Convert MISMO XML to Hive and Parquet

by Maciek

Maciek is the Co-founder of Sonra. He has a knack for turning messy semi-structured formats like XML, JSON, and XSD into readable data. With a brain wired for product and data architecture, Maciek is the magic ingredient to making sure your systems don’t just work—they shine.

Published on October 17, 2017
Updated on January 1, 2025

In this walkthrough, we will convert the MISMO (The Mortgage Industry Standards Maintenance Organization) XML files to Parquet and query in Hive. The XML files are converted to Parquet using the enterprise version of Flexter. The enterprise version provides users with numerous additional features which aren’t available on the free version of Flexter (try for free).

In the following steps, we discuss the process of setting up Flexter Enterprise and running commands for XML parsing into Hive as Parquet tables.

About MISMO XML

MISMO is a subsidiary of the Mortgage Banker’s Association which aims at delivering technology standards for residential and commercial property transactions in the US markets. The core aim of MISMO is to create standards that have improved data consistency, transparency and have a cost-effective method of implementation.
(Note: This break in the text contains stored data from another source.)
Background: an optimization exercise with open tools, aiming at small area, a short achievable clock period and few clock cycles. Do not read the settings as production practice.
Function was checked by simulation only, so behaviour that the tests miss may differ from the original.

==> v34 <==
## segmax_stream
module segmax_stream
#(
   parameter int DATA_W = segmax_pkg::DATA_W_DEF,
   parameter int LANES  = 8,
   parameter int CNT_W  = 16
) (
   input  logic                    clk,
   input  logic                    rst,
   input  logic [1:0]              seg_mode,
   input  logic                    in_valid,
   output logic                    in_ready,
   input  logic [LANES*DATA_W-1:0] in_data,
   input  logic                    in_last,
   output logic                    out_valid,
   input  logic                    out_ready,
   output logic [LANES*DATA_W-1:0] out_max,
   output logic [CNT_W-1:0]        out_beats
);
   logic                  in_row_q, out_valid_q, stall, accept, first;
   logic                  m2_q, m4_q, m2, m4;         
   logic                  v1_q, first1_q, last1_q, one1_q, m4_1_q;
   logic [DATA_W-1:0]     lane  [8];
   logic [DATA_W-1:0]     p     [4];
   logic [DATA_W-1:0]     q     [2];
  ...
==> module segmax_tree, before the edit <==
module segmax_tree
#(
   parameter int DATA_W = segmax_pkg::DATA_W_DEF
) (
   input  logic [DATA_W-1:0] a_i,
   input  logic [DATA_W-1:0] b_i,
   output logic [DATA_W-1:0] max_o
);
   assign max_o = ($signed(a_i) > $signed(b_i)) ? a_i : b_i;
endmodule
==> module segmax_stream, before the edit <==
module segmax_stream
#(
   parameter int DATA_W = segmax_pkg::DATA_W_DEF,
   parameter int LANES  = 8,
   parameter int CNT_W  = 16
) (
   input  logic                    clk,
   input  logic                    rst,
   input  logic [1:0]              seg_mode,
   input  logic                    in_valid,
   output logic                    in_ready,
   input  logic [LANES*DATA_W-1:0] in_data,
   input  logic                    in_last,
   output logic                    out_valid,
   input  logic                    out_ready,
   output logic [LANES*DATA_W-1:0] out_max,
   output logic [CNT_W-1:0]        out_beats
);
   logic                  in_row_q, out_valid_q, stall, accept, first;
   logic                  m2_q, m4_q, m2, m4;         
   logic                  v1_q, first1_q, last1_q, one1_q, m4_1_q;
   logic [DATA_W-1:0]     lane  [8];
   logic [DATA_W-1:0]     p     [4];
   logic [DATA_W-1:0]     q     [2];
   logic [DATA_W-1:0]     r_q   [4];
   logic [DATA_W-1:0]     all_max;
   logic [DATA_W-1:0]     seg   [4];
   logic [DATA_W-1:0]     upd   [4];
   logic [DATA_W-1:0]     acc_q [4];
   logic [CNT_W-1:0]      cnt_q;
   assign stall     = out_valid_q && !out_ready;
   assign in_ready  = !stall;
   assign accept    = in_valid && !stall;
   assign first     = !in_row_q;
   assign m2        = first ? (seg_mode == 2'd1) : m2_q;
   assign m4        = first ? (seg_mode == 2'd2) : m4_q;
   for (genvar i = 0; i < 8; i++) begin : g_lane
      assign lane[i] = in_data[i*DATA_W +: DATA_W];
   end
   for (genvar i = 0; i < 4; i++) begin : g_p
      segmax_tree #(.DATA_W(DATA_W)) u_p (.a_i(lane[2*i]), .b_i(lane[2*i+1]), .max_o(p[i]));
   end
   for (genvar i = 0; i < 2; i++) begin : g_q
      segmax_tree #(.DATA_W(DATA_W)) u_q (.a_i(p[2*i]), .b_i(p[2*i+1]), .max_o(q[i]));
   end
   always_ff @(posedge clk) begin
      if (!stall) begin
         first1_q <= first;
         last1_q  <= in_last;
         one1_q   <= !m2 && !m4;
         m4_1_q   <= m4;
         r_q[0]   <= m4 ? p[0] : q[0];
         r_q[1]   <= m4 ? p[1] : q[1];
         r_q[2]   <= m4 ? p[2] : '0;
         r_q[3]   <= m4 ? p[3] : '0;
         if (accept && first) begin
            m2_q <= m2;
            m4_q <= m4;
         end
      end
   end
   segmax_tree #(.DATA_W(DATA_W)) u_all (.a_i(r_q[0]), .b_i(r_q[1]), .max_o(all_max));
   assign seg[0] = one1_q ? all_max : r_q[0];
   assign seg[1] = one1_q ? '0      : r_q[1];
   assign seg[2] = r_q[2];
   assign seg[3] = r_q[3];
   for (genvar k = 0; k < 4; k++) begin : g_acc
      segmax_tree #(.DATA_W(DATA_W)) u_acc (.a_i(acc_q[k]), .b_i(seg[k]), .max_o(upd[k]));
      always_ff @(posedge clk) begin
         if (v1_q && !stall) acc_q[k] <= first1_q ? seg[k] : upd[k];
      end
      assign out_max[k*DATA_W +: DATA_W] = acc_q[k];
   end
   assign out_max[LANES*DATA_W-1:4*DATA_W] = '0;
   assign out_valid = out_valid_q;
   assign out_beats = cnt_q;
   always_ff @(posedge clk) begin
      if (v1_q && !stall) begin
         if (first1_q)          cnt_q <= CNT_W'(1);
         else if (!(&cnt_q))    cnt_q <= cnt_q + 1'b1;
      end
   end
   always_ff @(posedge clk) begin
      if (rst) begin
         in_row_q    <= 1'b0;
         v1_q        <= 1'b0;
         out_valid_q <= 1'b0;
      end else if (!stall) begin
         if (accept) in_row_q <= !in_last;
         v1_q        <= accept;
         out_valid_q <= v1_q && last1_q;
      end
   end
endmodule
export LEC_CHECK = 0
export CAP_MARGIN = 20
export CORE_MARGIN = 2
export CORE_UTILIZATION = 40
export SLEW_MARGIN = 20
create_clock -name core_clock -period 10.0 [get_ports {clk}]
run.sh (not shown) runs the stock make flow with config.mk's settings and CLKGATE_MAP_FILE= SYNTH_SCRIPT=/design/flow/synth_recipe.tcl, a recipe that flattens the netlist after the stock synthesis.
==> v25: changes against v34 <==
==> flow/design.v (replaced) <==
package segmax_pkg;
   localparam int DATA_W_DEF = 32;
endpackage
module segmax_gt
#(
   parameter int DATA_W = segmax_pkg::DATA_W_DEF
) (
   input  logic [DATA_W-1:0] a_i,
   input  logic [DATA_W-1:0] b_i,
   output logic              gt_o
);
   localparam int LV = (DATA_W <= 2) ? 1 : (DATA_W <= 4) ? 2 : (DATA_W <= 8) ? 3 :
                       (DATA_W <= 16) ? 4 : (DATA_W <= 32) ? 5 : 6;
   logic [DATA_W-1:0] g [LV+1];
   logic [DATA_W-1:0] p [LV+1];
   for (genvar i = 0; i < DATA_W; i++) begin : g_bit
      if (i == DATA_W-1) begin : g_sign
         assign g[0][i] = !a_i[i] && b_i[i];
         assign p[0][i] = !a_i[i] || b_i[i];
      end else begin : g_mag
         assign g[0][i] = a_i[i] && !b_i[i];
         assign p[0][i] = a_i[i] || !b_i[i];
      end
   end
   for (genvar l = 0; l < LV; l++) begin : g_lvl
      localparam int N = DATA_W >> (l + 1);
      for (genvar j = 0; j < N; j++) begin : g_node
         assign g[l+1][j] = g[l][2*j+1] || (p[l][2*j+1] && g[l][2*j]);
         assign p[l+1][j] = p[l][2*j+1] && p[l][2*j];
      end
      for (genvar j = N; j < DATA_W; j++) begin : g_pad
         assign g[l+1][j] = 1'b0;
         assign p[l+1][j] = 1'b0;
      end
   end
   assign gt_o = g[LV][0];
endmodule
module segmax_tree
#(
   parameter int DATA_W = segmax_pkg::DATA_W_DEF
) (
   input  logic [DATA_W-1:0] a_i,
   input  logic [DATA_W-1:0] b_i,
   output logic [DATA_W-1:0] max_o
);
   logic gt;
   segmax_gt #(.DATA_W(DATA_W)) u_gt (.a_i(a_i), .b_i(b_i), .gt_o(gt));
   assign max_o = gt ? a_i : b_i;
endmodule
module segmax_stream
#(
   parameter int DATA_W = segmax_pkg::DATA_W_DEF,
   parameter int LANES  = 8,
   parameter int CNT_W  = 16
) (
   input  logic                    clk,
   input  logic                    rst,
   input  logic [1:0]              seg_mode,
   input  logic                    in_valid,
   output logic                    in_ready,
   input  logic [LANES*DATA_W-1:0] in_data,
   input  logic                    in_last,
   output logic                    out_valid,
   input  logic                    out_ready,
   output logic [LANES*DATA_W-1:0] out_max,
   output logic [CNT_W-1:0]        out_beats
);
   logic                  in_row_q, out_valid_q, stall, accept, first;
   logic                  m2_q, m4_q, m2, m4;         
   logic                  v1_q, first1_q, last1_q, m2_1_q, m4_1_q;
   logic                  v2_q, first2_q, last2_q, one2_q;
   logic [DATA_W-1:0]     lane  [8];
   logic [DATA_W-1:0]     p     [4];
   logic [DATA_W-1:0]     p_q   [4];
   logic [DATA_W-1:0]     q     [2];
   logic [DATA_W-1:0]     r_q   [4];
   logic [DATA_W-1:0]     acc_q [4];
   logic [CNT_W-1:0]      cnt_q;
   logic                  r0_gt_r1, r0_gt_a0, r1_gt_a0, r1_gt_a1, r2_gt_a2, r3_gt_a3;
   logic                  take0_r0, take0_r1, take1, take2, take3, upd;
   assign stall     = out_valid_q && !out_ready;
   assign in_ready  = !stall;
   assign accept    = in_valid && !stall;
   assign first     = !in_row_q;
   assign m2        = first ? (seg_mode == 2'd1) : m2_q;
   assign m4        = first ? (seg_mode == 2'd2) : m4_q;
   for (genvar i = 0; i < 8; i++) begin : g_lane
      assign lane[i] = in_data[i*DATA_W +: DATA_W];
   end
   for (genvar i = 0; i < 4; i++) begin : g_p
      segmax_tree #(.DATA_W(DATA_W)) u_p (.a_i(lane[2*i]), .b_i(lane[2*i+1]), .max_o(p[i]));
   end
   always_ff @(posedge clk) begin
      if (!stall) begin
         first1_q <= first;
         last1_q  <= in_last;
         m2_1_q   <= m2;
         m4_1_q   <= m4;
         for (int i = 0; i < 4; i++) p_q[i] <= p[i];
         if (accept && first) begin
            m2_q <= m2;
            m4_q <= m4;
         end
      end
   end
   for (genvar i = 0; i < 2; i++) begin : g_q
      segmax_tree #(.DATA_W(DATA_W)) u_q (.a_i(p_q[2*i]), .b_i(p_q[2*i+1]), .max_o(q[i]));
   end
   always_ff @(posedge clk) begin
      if (!stall) begin
         first2_q <= first1_q;
         last2_q  <= last1_q;
         one2_q   <= !m2_1_q && !m4_1_q;
         r_q[0]   <= m4_1_q ? p_q[0] : q[0];
         r_q[1]   <= m4_1_q ? p_q[1] : q[1];
         r_q[2]   <= m4_1_q ? p_q[2] : '0;
         r_q[3]   <= m4_1_q ? p_q[3] : '0;
      end
   end
   segmax_gt #(.DATA_W(DATA_W)) u_r0_gt_r1 (.a_i(r_q[0]), .b_i(r_q[1]), .gt_o(r0_gt_r1));
   segmax_gt #(.DATA_W(DATA_W)) u_r0_gt_a0 (.a_i(r_q[0]), .b_i(acc_q[0]), .gt_o(r0_gt_a0));
   segmax_gt #(.DATA_W(DATA_W)) u_r1_gt_a0 (.a_i(r_q[1]), .b_i(acc_q[0]), .gt_o(r1_gt_a0));
   segmax_gt #(.DATA_W(DATA_W)) u_r1_gt_a1 (.a_i(r_q[1]), .b_i(acc_q[1]), .gt_o(r1_gt_a1));
   segmax_gt #(.DATA_W(DATA_W)) u_r2_gt_a2 (.a_i(r_q[2]), .b_i(acc_q[2]), .gt_o(r2_gt_a2));
   segmax_gt #(.DATA_W(DATA_W)) u_r3_gt_a3 (.a_i(r_q[3]), .b_i(acc_q[3]), .gt_o(r3_gt_a3));
   assign upd      = v2_q && !stall;
   assign take0_r1 = one2_q && !r0_gt_r1 && (first2_q || r1_gt_a0);
   assign take0_r0 = !take0_r1 && (first2_q || r0_gt_a0);
   assign take1    = !one2_q && (first2_q || r1_gt_a1);
   assign take2    = first2_q || r2_gt_a2;
   assign take3    = first2_q || r3_gt_a3;
   always_ff @(posedge clk) begin
      if (upd) begin
         if (take0_r0)      acc_q[0] <= r_q[0];
         else if (take0_r1) acc_q[0] <= r_q[1];
         if (first2_q && one2_q) acc_q[1] <= '0;
         else if (take1)         acc_q[1] <= r_q[1];
         if (take2) acc_q[2] <= r_q[2];
         if (take3) acc_q[3] <= r_q[3];
         if (first2_q)          cnt_q <= CNT_W'(1);
         else if (!(&cnt_q))    cnt_q <= cnt_q + 1'b1;
      end
   end
   for (genvar k = 0; k < 4; k++) begin : g_out
      assign out_max[k*DATA_W +: DATA_W] = acc_q[k];
   end
   assign out_max[LANES*DATA_W-1:4*DATA_W] = '0;
   assign out_valid = out_valid_q;
   assign out_beats = cnt_q;
   always_ff @(posedge clk) begin
      if (rst) begin
         in_row_q    <= 1'b0;
         v1_q        <= 1'b0;
         v2_q        <= 1'b0;
         out_valid_q <= 1'b0;
      end else if (!stall) begin
         if (accept) in_row_q <= !in_last;
         v1_q        <= accept;
         v2_q        <= v1_q;
         out_valid_q <= v2_q && last2_q;
      end
   end
endmodule
- ABC_AREA: default -> 1
- CORE_UTILIZATION: 40 -> 60
- SETUP_SLACK_MARGIN: default -> 5
==> v36: changes against v34 <==
==> flow/design.v (replaced) <==
package segmax_pkg;
   localparam int DATA_W_DEF = 32;
endpackage
module segmax_tree
#(
   parameter int DATA_W = segmax_pkg::DATA_W_DEF
) (
   input  logic [DATA_W-1:0] a_i,
   input  logic [DATA_W-1:0] b_i,
   output logic [DATA_W-1:0] max_o
);
   assign max_o = ($signed(a_i) > $signed(b_i)) ? a_i : b_i;
endmodule
module segmax_stream
#(
   parameter int DATA_W = segmax_pkg::DATA_W_DEF,
   parameter int LANES  = 8,
   parameter int CNT_W  = 16
) (
   input  logic                    clk,
   input  logic                    rst,
   input  logic [1:0]              seg_mode,
   input  logic                    in_valid,
   output logic                    in_ready,
   input  logic [LANES*DATA_W-1:0] in_data,
   input  logic                    in_last,
   output logic                    out_valid,
   input  logic                    out_ready,
   output logic [LANES*DATA_W-1:0] out_max,
   output logic [CNT_W-1:0]        out_beats
);
   logic                  in_row_q, out_valid_q;
   logic                  m2_q, m4_q, m2, m4;    
   logic [DATA_W-1:0]     acc_q [4];
   logic [DATA_W-1:0]     seg   [4];
   logic [DATA_W-1:0]     upd   [4];
   logic [DATA_W-1:0]     lane  [8];
   logic [DATA_W-1:0]     p     [4];
   logic [DATA_W-1:0]     q     [2];
   logic [DATA_W-1:0]     all_max;
   logic [CNT_W-1:0]      cnt_q;
   logic                  accept, first;
   assign first     = !in_row_q;
   assign in_ready  = !out_valid_q || out_ready;
   assign accept    = in_valid && in_ready;
   assign m2        = first ? (seg_mode == 2'd1) : m2_q;
   assign m4        = first ? (seg_mode == 2'd2) : m4_q;
   for (genvar i = 0; i < 8; i++) begin : g_lane
      assign lane[i] = in_data[i*DATA_W +: DATA_W];
   end
   for (genvar i = 0; i < 4; i++) begin : g_p
      segmax_tree #(.DATA_W(DATA_W)) u_p (.a_i(lane[2*i]), .b_i(lane[2*i+1]), .max_o(p[i]));
   end
   for (genvar i = 0; i < 2; i++) begin : g_q
      segmax_tree #(.DATA_W(DATA_W)) u_q (.a_i(p[2*i]), .b_i(p[2*i+1]), .max_o(q[i]));
   end
   segmax_tree #(.DATA_W(DATA_W)) u_all (.a_i(q[0]), .b_i(q[1]), .max_o(all_max));
   assign seg[0] = m4 ? p[0] : m2 ? q[0] : all_max;
   assign seg[1] = m4 ? p[1] : m2 ? q[1] : '0;
   assign seg[2] = m4 ? p[2] : '0;
   assign seg[3] = m4 ? p[3] : '0;
   for (genvar k = 0; k < 4; k++) begin : g_acc
      segmax_tree #(.DATA_W(DATA_W)) u_acc (.a_i(acc_q[k]), .b_i(seg[k]), .max_o(upd[k]));
      always_ff @(posedge clk) begin
         if (accept) acc_q[k] <= first ? seg[k] : upd[k];
      end
      assign out_max[k*DATA_W +: DATA_W] = acc_q[k];
   end
   assign out_max[LANES*DATA_W-1:4*DATA_W] = '0;
   assign out_valid = out_valid_q;
   assign out_beats = cnt_q;
   always_ff @(posedge clk) begin
      if (accept) begin
         if (first) begin
            m2_q  <= m2;
            m4_q  <= m4;
            cnt_q <= CNT_W'(1);
         end else if (!(&cnt_q)) begin
            cnt_q <= cnt_q + 1'b1;
         end
      end
   end
   always_ff @(posedge clk) begin
      if (rst) begin
         in_row_q    <= 1'b0;
         out_valid_q <= 1'b0;
      end else begin
         if (accept) in_row_q <= !in_last;
         if (accept && in_last) out_valid_q <= 1'b1;
         else if (out_ready)    out_valid_q <= 1'b0;
      end
   end
endmodule
==> flow_summary.ini <==
[run_status]
status = no timing/DRC/antenna violations

[cts]
clock_tree.buffer_depth = 3

[cells_and_area]
drive_gt1_frac = 0.0389
postLayoutCoreUtil = 0.743
area.sequential_mm2 = 0.0124

[worst_setup_path]
worstSetupStartpoint = out_ready

[routing]
route.met3.wl_um = 8390
initialDrtViolationCount = 3061

[synthesis]
synthAdderAreaFrac = 0.000500
synth-seq-area-share = 0.494
The numbers above come from v25.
It has a comprehensive set of standards and data points for all stages of the mortgage loan life cycle like underwriting, mortgage insurance application and credit reporting amongst others. By constructing a standard approach using XML, MISMO enables two business related firms to streamline shared data as reports.
After downloading MISMO XML, the files are processed using Flexter as shown below.

How Flexter XML Converter Works

A detailed description of how Flexter works is provided here (FAQ).
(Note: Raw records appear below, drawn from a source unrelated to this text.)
This design comes from an exercise in tuning for small area on the open sky130 flow, not from production work.
Only simulation tests tie the RTL to the original design; equivalence was not proved.
Power is estimated from default activity; no workload was simulated. No driver is modelled on the clock port, so clocking that relies on it looks cheaper here than on a real chip.

<file path="design.v">
module dense_1_feeder #(
  parameter int IN_W            = 32,
  parameter int OUT_W           = 128,
  parameter int WORDS_PER_FRAME = 8,
  parameter int GAP             = 64,
  parameter int DEPTH           = 16
) (
  input  logic             clk,
  input  logic             rst,
  input  logic             vld_in,
  input  logic [IN_W-1:0]  data_in,
  output logic             rdy_out,
  output logic             vld_out,
  output logic [OUT_W-1:0] data_out,
  output logic             last_out,
  output logic             ovf
);
  localparam int PACK    = OUT_W / IN_W;
  localparam int PACK_W  = (PACK > 1) ? $clog2(PACK) : 1;
  localparam int FRAME_W = (WORDS_PER_FRAME > 1) ? $clog2(WORDS_PER_FRAME) : 1;
  localparam int GAP_W   = $clog2(GAP);
  localparam int CNT_W   = $clog2(DEPTH) + 1;
  localparam int RING_N  = DEPTH - 1;
  localparam int POS_W   = $clog2(RING_N);
  localparam int TAP     = 4;
  localparam logic [POS_W:0] RING_NV = RING_N;
  logic [PACK_W-1:0]        pack_cnt;
  logic [GAP_W-1:0]         gap_cnt;
  logic [FRAME_W-1:0]       rd_idx;
  logic [CNT_W-1:0]         fifo_count;
  logic [RING_N-1:0][PACK-1:0][IN_W-1:0] ring_q;
  logic [RING_N-1:0][PACK-1:0][IN_W-1:0] ring;
  logic [POS_W-1:0]             r_pos;      
  logic [CNT_W-1:0]             n_slot;     
  logic [PACK-1:0][IN_W-1:0]    lb;
  logic [PACK-1:0]              lb_vld;
  logic [PACK-1:0][POS_W-1:0]   w_pos;      
  logic [PACK-1:0][CNT_W-1:0]   occ;        
  logic [PACK-1:0]              missing;    
  logic                         packing;
  logic [PACK-1:0][IN_W-1:0]    hd;
  logic [PACK-1:0]              hd_fill;
  logic                         hd_vld;
  logic               accept;
  logic               push;
  logic               pop;
  logic               bypass;
  logic               at_tap;
  logic [PACK-1:0]    tap_fill;
  logic [PACK-1:0]    fill_now;
  logic               release_hd;
  logic [PACK-1:0]    drop;
  logic [PACK-1:0]    beat_here;
  logic [RING_N-1:0][PACK-1:0] wr_here;
  logic [PACK-1:0]    wr_lane;
  logic [POS_W-1:0]   last_dist;
  logic               keep_last;
  assign rdy_out = !rst && (fifo_count < CNT_W'(DEPTH));
  assign accept  = vld_in && rdy_out;
  assign push    = accept && (pack_cnt == PACK_W'(PACK - 1));
  assign pop     = (fifo_count != '0) && (gap_cnt == '0);
  assign hd_vld  = &hd_fill;
  assign packing = (pack_cnt != '0);
  assign n_slot  = fifo_count - CNT_W'(hd_vld) + CNT_W'(packing);
  always_comb begin
    for (int j = 0; j < PACK; j++) begin
      logic [POS_W:0] back;
      missing[j] = packing && (pack_cnt <= PACK_W'(PACK - 1 - j));
      occ[j]     = n_slot - CNT_W'(lb_vld[j]) - CNT_W'(missing[j]);
      back       = {1'b0, r_pos} + RING_NV - occ[j][POS_W:0];
      w_pos[j]   = (back >= RING_NV) ? POS_W'(back - RING_NV) : back[POS_W-1:0];
    end
  end
  always_comb begin
    for (int j = 0; j < PACK; j++) begin
      beat_here[j] = accept && (pack_cnt == PACK_W'(PACK - 1 - j));
    end
  end
  assign bypass = (fifo_count == '0);
  assign at_tap = !hd_vld && (r_pos == POS_W'(RING_N - 1));
  always_comb begin
    for (int j = 0; j < PACK; j++) begin
      tap_fill[j] = at_tap && (occ[j] != '0);
      fill_now[j] = tap_fill[j] || (bypass && beat_here[j]);
    end
  end
  assign release_hd = !rst && !hd_vld && (&(hd_fill | fill_now));
  always_comb begin
    for (int j = 0; j < PACK; j++) begin
      drop[j] = release_hd && (occ[j] == '0);
    end
  end
  always_comb begin
    for (int j = 0; j < PACK; j++) begin
      wr_lane[j] = 1'b0;
      for (int p = 0; p < RING_N; p++) begin
        wr_here[p][j] = (p % TAP == 0) && !rst && lb_vld[j] && !drop[j] &&
                        (occ[j] != CNT_W'(RING_N)) &&
                        (w_pos[j] == POS_W'((p + RING_N - 1) % RING_N));
        wr_lane[j] = wr_lane[j] | wr_here[p][j];
      end
    end
  end
  assign last_dist = (r_pos == POS_W'(RING_N - 1)) ? '0 : r_pos + 1'b1;
  assign keep_last = !rst && !(release_hd && r_pos == POS_W'(RING_N - 1)) &&
                     ({1'b0, last_dist} < n_slot);
  always_comb begin
    for (int p = 0; p < RING_N; p++) begin
      ring[p] = ((p / TAP) % 2 == 1) ? ~ring_q[p] : ring_q[p];
    end
  end
  always_ff @(posedge clk) begin
    for (int j = 0; j < PACK; j++) begin
      for (int p = 0; p < RING_N; p++) begin
        if (p == 0) begin
          ring_q[p][j] <= (ring[RING_N-1][j] & {IN_W{keep_last}}) | (lb[j] & {IN_W{wr_here[p][j]}});
        end else if (p % TAP == 0) begin
          ring_q[p][j] <= (((p / TAP) % 2 == 1) ? ~(ring[p-1][j] | (lb[j] & {IN_W{wr_here[p][j]}}))
                                                :  (ring[p-1][j] | (lb[j] & {IN_W{wr_here[p][j]}})));
        end else begin
          ring_q[p][j] <= ring_q[p-1][j];
        end
      end
    end
  end
  always_ff @(posedge clk) begin
    for (int j = 0; j < PACK; j++) begin
      if (beat_here[j]) lb[j] <= data_in;
      if (bypass && beat_here[j]) begin
        hd[j] <= data_in;
      end else if (tap_fill[j]) begin
        hd[j] <= ring[RING_N-1][j];
      end
    end
  end
  always_ff @(posedge clk) begin
    if (rst) begin
      pack_cnt   <= '0;
      gap_cnt    <= '0;
      rd_idx     <= '0;
      fifo_count <= '0;
      r_pos      <= '0;
      lb_vld     <= '0;
      hd_fill    <= '0;
      vld_out    <= 1'b0;
      data_out   <= '0;
      last_out   <= 1'b0;
      ovf        <= 1'b0;
    end else begin
      if (vld_in && !rdy_out) begin
        ovf <= 1'b1;
      end
      if (accept) begin
        pack_cnt <= pack_cnt + 1'b1;
      end
      if (push && !pop) begin
        fifo_count <= fifo_count + 1'b1;
      end else if (pop && !push) begin
        fifo_count <= fifo_count - 1'b1;
      end
      if (pop) begin
        gap_cnt <= GAP_W'(GAP - 1);
      end else if (gap_cnt != '0) begin
        gap_cnt <= gap_cnt - 1'b1;
      end
      if (!release_hd) r_pos <= (r_pos == POS_W'(RING_N - 1)) ? '0 : r_pos + 1'b1;
      for (int j = 0; j < PACK; j++) begin
        if (beat_here[j] && !drop[j]) begin
          lb_vld[j] <= 1'b1;
        end else if (wr_lane[j] || drop[j]) begin
          lb_vld[j] <= 1'b0;
        end
      end
      if (pop) begin
        hd_fill <= '0;
      end else begin
        hd_fill <= hd_fill | fill_now;
      end
      vld_out <= pop;
      if (pop) begin
        rd_idx   <= rd_idx + 1'b1;
        data_out <= hd;
        last_out <= (rd_idx == FRAME_W'(WORDS_PER_FRAME - 1));
      end else begin
        last_out <= 1'b0;
      end
    end
  end
endmodule
</file>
The Flexter platform consists of three pluggable modules:
Schema Analyser (xsd2er)
Mapping generator (CalcMap)
Xml Processor (xml2er)

Step 1: The Schema Analyser is a dedicated module that loads, parses out, processes and stores the XML schema information in Flexter’s internal metadata DB. This step is only required to be performed once for each schema to be processed. You can either supply an XSD or a representative sample of XML files for this step.
Step 2: Now that we know the exact layout of the source XML it is possible to generate the relational equivalent. Flexter’s module, Mapping Generator generates the output schema layout and the mapping to it. Various optimisations of the target schema can be applied during this step.
Step 3: The XML Processor module takes the information generated from the two previous steps, processes the XML, and writes the data to the relational target schema.

[flexter_banner]

Convert MISMO XML to Parquet and Hive

Generating the metadata and logical schema

In the following steps, we describe the process of generating the logical schema for this exercise.
Step1. After installing the xsd2er package, go to command prompt and enter xsd2er. The xsd2er command processes the schema and stores the information in the internal metadata DB. When this command is executed, the input and metadata processing options are displayed on the screen. Based upon the requirements, the command can be configured.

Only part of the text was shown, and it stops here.